File: src/rtl/panel_spi_pkg.sv
package panel_spi_pkg;

    typedef enum logic [1:0] {
        OP_WRITE      = 2'b00,
        OP_POWER_UP   = 2'b01,
        OP_RESUME     = 2'b10,
        OP_POWER_DOWN = 2'b11
    } op_kind_t;

    localparam logic [7:0]  LEAD_INDEX = 8'h74;
    localparam logic [7:0]  LEAD_DATA  = 8'h76;
    localparam logic [7:0]  REG_SHUT   = 8'h11;
    localparam logic [7:0]  REG_DRVOUT = 8'h01;
    localparam logic [15:0] SHUT_ON    = 16'h0000;
    localparam logic [15:0] SHUT_OFF   = 16'h0001;
    localparam logic [15:0] DRV_BASE   = 16'h2AEF;

endpackage

File: src/rtl/panel_spi_frame.sv
module panel_spi_frame #(
    parameter int HALF_DIV   = 2,
    parameter int FRAME_BITS = 24
) (
    input  logic                  clk,
    input  logic                  rst_n,
    input  logic                  start,
    input  logic [FRAME_BITS-1:0] word,
    output logic                  idle,
    output logic                  frame_done,
    output logic                  sck,
    output logic                  mosi,
    output logic                  cs_n
);

    localparam int CW = $clog2(2 * HALF_DIV + 1);
    localparam int BW = $clog2(FRAME_BITS);
    localparam logic [CW-1:0] HALF_M1 = CW'(HALF_DIV - 1);
    localparam logic [CW-1:0] GAP_M1  = CW'(2 * HALF_DIV - 1);
    localparam logic [BW-1:0] LAST_BIT = BW'(FRAME_BITS - 1);

    typedef enum logic [2:0] {FIDLE, FLOW, FHIGH, FHOLD, FGAP} fstate_t;

    fstate_t               state;
    logic [CW-1:0]         div_cnt;
    logic [BW-1:0]         bit_cnt;
    logic [FRAME_BITS-1:0] shreg;
    logic                  tick;

    always_comb begin
        tick = (state == FGAP) ? (div_cnt == GAP_M1) : (div_cnt == HALF_M1);
    end

    // state register process
    always_ff @(posedge clk or negedge rst_n) begin
        if (!rst_n) begin
            state      <= FIDLE;
            div_cnt    <= '0;
            bit_cnt    <= '0;
            shreg      <= '0;
            frame_done <= 1'b0;
        end else begin
            frame_done <= 1'b0;
            if (state == FIDLE || tick) div_cnt <= '0;
            else                        div_cnt <= div_cnt + 1'b1;
            unique case (state)
                FIDLE: if (start) begin
                    shreg   <= word;
                    bit_cnt <= '0;
                    state   <= FLOW;
                end
                FLOW:  if (tick) state <= FHIGH;
                FHIGH: if (tick) begin
                    if (bit_cnt == LAST_BIT) begin
                        state <= FHOLD;
                    end else begin
                        shreg   <= {shreg[FRAME_BITS-2:0], 1'b0};
                        bit_cnt <= bit_cnt + 1'b1;
                        state   <= FLOW;
                    end
                end
                FHOLD: if (tick) state <= FGAP;
                FGAP:  if (tick) begin
                    frame_done <= 1'b1;
                    state      <= FIDLE;
                end
                default: state <= FIDLE;
            endcase
        end
    end

    // output process
    always_comb begin
        idle = (state == FIDLE);
        sck  = (state == FHIGH);
        cs_n = (state == FIDLE) || (state == FGAP);
        mosi = shreg[FRAME_BITS-1];
    end

    AST_SCK_IDLE_LOW: assert property (@(posedge clk) disable iff (!rst_n)
        cs_n |-> !sck);

    AST_MOSI_HOLD_HIGH: assert property (@(posedge clk) disable iff (!rst_n)
        sck |-> $stable(mosi));

endmodule

File: src/rtl/panel_spi_ctrl.sv
module panel_spi_ctrl
    import panel_spi_pkg::*;
#(
    parameter logic [15:0] MODE_MASK = 16'h3C00
) (
    input  logic        clk,
    input  logic        rst_n,
    input  logic        op_valid,
    input  logic [1:0]  op_kind,
    input  logic [7:0]  op_reg,
    input  logic [15:0] op_value,
    input  logic [15:0] op_mode,
    output logic        op_ready,
    output logic        busy,
    output logic        done,
    output logic        frm_start,
    output logic [23:0] frm_word,
    input  logic        frm_done,
    input  logic        frm_idle
);

    typedef enum logic [1:0] {C_IDLE, C_LOAD, C_INDEX, C_DATA} cstate_t;

    cstate_t     state;
    op_kind_t    kind_q;
    logic [7:0]  reg_q;
    logic [15:0] val_q;
    logic [15:0] mode_q;
    logic        step_q;
    logic [7:0]  cur_reg;
    logic [15:0] cur_val;
    logic        last_step;

    // register and value written at the current step of the operation
    always_comb begin
        cur_reg = reg_q;
        cur_val = val_q;
        unique case (kind_q)
            OP_WRITE: begin
                cur_reg = reg_q;
                cur_val = val_q;
            end
            OP_POWER_UP: begin
                cur_reg = step_q ? REG_DRVOUT : REG_SHUT;
                cur_val = step_q ? mode_q : SHUT_ON;
            end
            OP_RESUME: begin
                cur_reg = step_q ? REG_SHUT : REG_DRVOUT;
                cur_val = step_q ? SHUT_ON : mode_q;
            end
            OP_POWER_DOWN: begin
                cur_reg = REG_SHUT;
                cur_val = SHUT_OFF;
            end
            default: ;
        endcase
        last_step = (kind_q == OP_WRITE) || (kind_q == OP_POWER_DOWN) || step_q;
    end

    // state register process
    always_ff @(posedge clk or negedge rst_n) begin
        if (!rst_n) begin
            state  <= C_IDLE;
            kind_q <= OP_WRITE;
            reg_q  <= '0;
            val_q  <= '0;
            mode_q <= '0;
            step_q <= 1'b0;
        end else begin
            unique case (state)
                C_IDLE: if (op_valid) begin
                    kind_q <= op_kind_t'(op_kind);
                    reg_q  <= op_reg;
                    val_q  <= op_value;
                    mode_q <= (DRV_BASE & ~MODE_MASK) | (op_mode & MODE_MASK);
                    step_q <= 1'b0;
                    state  <= C_LOAD;
                end
                C_LOAD:  state <= C_INDEX;
                C_INDEX: if (frm_done) state <= C_DATA;
                C_DATA:  if (frm_done) begin
                    if (last_step) begin
                        state <= C_IDLE;
                    end else begin
                        step_q <= 1'b1;
                        state  <= C_LOAD;
                    end
                end
                default: state <= C_IDLE;
            endcase
        end
    end

    // output process
    always_comb begin
        op_ready  = (state == C_IDLE);
        busy      = (state != C_IDLE);
        done      = (state == C_DATA) && frm_done && last_step;
        frm_start = (state == C_LOAD) || ((state == C_INDEX) && frm_done);
        frm_word  = (state == C_LOAD) ? {LEAD_INDEX, 8'h00, cur_reg}
                                      : {LEAD_DATA, cur_val};
    end

    AST_START_WHEN_IDLE: assert property (@(posedge clk) disable iff (!rst_n)
        frm_start |-> frm_idle);

    AST_ACCEPT_GOES_BUSY: assert property (@(posedge clk) disable iff (!rst_n)
        (op_valid && op_ready) |=> busy);

    AST_DONE_DESELECTED: assert property (@(posedge clk) disable iff (!rst_n)
        done |-> frm_idle);

    AST_DONE_ONE_PULSE: assert property (@(posedge clk) disable iff (!rst_n)
        done |=> !done);

endmodule

File: src/rtl/panel_spi_regwr.sv
module panel_spi_regwr #(
    parameter int          HALF_DIV  = 2,
    parameter logic [15:0] MODE_MASK = 16'h3C00
) (
    input  logic        clk,
    input  logic        rst_n,
    input  logic        op_valid,
    output logic        op_ready,
    input  logic [1:0]  op_kind,
    input  logic [7:0]  op_reg,
    input  logic [15:0] op_value,
    input  logic [15:0] op_mode,
    output logic        busy,
    output logic        done,
    output logic        spi_sck,
    output logic        spi_mosi,
    output logic        spi_cs_n
);

    localparam int FRAME_BITS = 24;

    logic                  frm_start;
    logic [FRAME_BITS-1:0] frm_word;
    logic                  frm_done;
    logic                  frm_idle;

    panel_spi_ctrl #(.MODE_MASK(MODE_MASK)) u_ctrl (
        .clk       (clk),
        .rst_n     (rst_n),
        .op_valid  (op_valid),
        .op_kind   (op_kind),
        .op_reg    (op_reg),
        .op_value  (op_value),
        .op_mode   (op_mode),
        .op_ready  (op_ready),
        .busy      (busy),
        .done      (done),
        .frm_start (frm_start),
        .frm_word  (frm_word),
        .frm_done  (frm_done),
        .frm_idle  (frm_idle)
    );

    panel_spi_frame #(.HALF_DIV(HALF_DIV), .FRAME_BITS(FRAME_BITS)) u_frame (
        .clk        (clk),
        .rst_n      (rst_n),
        .start      (frm_start),
        .word       (frm_word),
        .idle       (frm_idle),
        .frame_done (frm_done),
        .sck        (spi_sck),
        .mosi       (spi_mosi),
        .cs_n       (spi_cs_n)
    );

endmodule

File: config.mk
export PLATFORM = sky130hd
export DESIGN_NAME = panel_spi_regwr
export DESIGN_NICKNAME = d
export VERILOG_FILES = /design/src/rtl/panel_spi_pkg.sv /design/src/rtl/panel_spi_frame.sv /design/src/rtl/panel_spi_ctrl.sv /design/src/rtl/panel_spi_regwr.sv
export SDC_FILE = /design/constraint.sdc
export NUM_CORES = 1
export LEC_CHECK = 0
export BUFFER_PORTS_ARGS = -buffer_cell sky130_fd_sc_hd__buf_4
export CORE_MARGIN = 2
export CORE_UTILIZATION = 44
export CTS_CLUSTER_SIZE = 30
export DETAILED_ROUTE_END_ITERATION = 7
export HOLD_SLACK_MARGIN = 0.12
export SETUP_SLACK_MARGIN = 0.3
export SLEW_MARGIN = 0
export SYNTH_ARGS = -nofsm -noshare
export SYNTH_HDL_FRONTEND = slang
export SYNTH_HIERARCHICAL = 1
export SYNTH_SLANG_ARGS = --single-unit
export TNS_END_PERCENT = 30
File: constraint.sdc
create_clock -name clk -period 2.7 [get_ports clk]
set_clock_uncertainty 0.05 [all_clocks]
set_input_delay 0.54 -clock clk [delete_from_list [all_inputs] [get_ports clk]]
set_output_delay 0.54 -clock clk [all_outputs]
set_load 0.01 [all_outputs]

Task brief: From the first line of the listing above through the line that contains "logic [FRAME_BITS-1:0] shreg;", set down each line without alteration, and nothing else.

Your response:
File: src/rtl/panel_spi_pkg.sv
package panel_spi_pkg;

    typedef enum logic [1:0] {
        OP_WRITE      = 2'b00,
        OP_POWER_UP   = 2'b01,
        OP_RESUME     = 2'b10,
        OP_POWER_DOWN = 2'b11
    } op_kind_t;

    localparam logic [7:0]  LEAD_INDEX = 8'h74;
    localparam logic [7:0]  LEAD_DATA  = 8'h76;
    localparam logic [7:0]  REG_SHUT   = 8'h11;
    localparam logic [7:0]  REG_DRVOUT = 8'h01;
    localparam logic [15:0] SHUT_ON    = 16'h0000;
    localparam logic [15:0] SHUT_OFF   = 16'h0001;
    localparam logic [15:0] DRV_BASE   = 16'h2AEF;

endpackage

File: src/rtl/panel_spi_frame.sv
module panel_spi_frame #(
    parameter int HALF_DIV   = 2,
    parameter int FRAME_BITS = 24
) (
    input  logic                  clk,
    input  logic                  rst_n,
    input  logic                  start,
    input  logic [FRAME_BITS-1:0] word,
    output logic                  idle,
    output logic                  frame_done,
    output logic                  sck,
    output logic                  mosi,
    output logic                  cs_n
);

    localparam int CW = $clog2(2 * HALF_DIV + 1);
    localparam int BW = $clog2(FRAME_BITS);
    localparam logic [CW-1:0] HALF_M1 = CW'(HALF_DIV - 1);
    localparam logic [CW-1:0] GAP_M1  = CW'(2 * HALF_DIV - 1);
    localparam logic [BW-1:0] LAST_BIT = BW'(FRAME_BITS - 1);

    typedef enum logic [2:0] {FIDLE, FLOW, FHIGH, FHOLD, FGAP} fstate_t;

    fstate_t               state;
    logic [CW-1:0]         div_cnt;
    logic [BW-1:0]         bit_cnt;
    logic [FRAME_BITS-1:0] shreg;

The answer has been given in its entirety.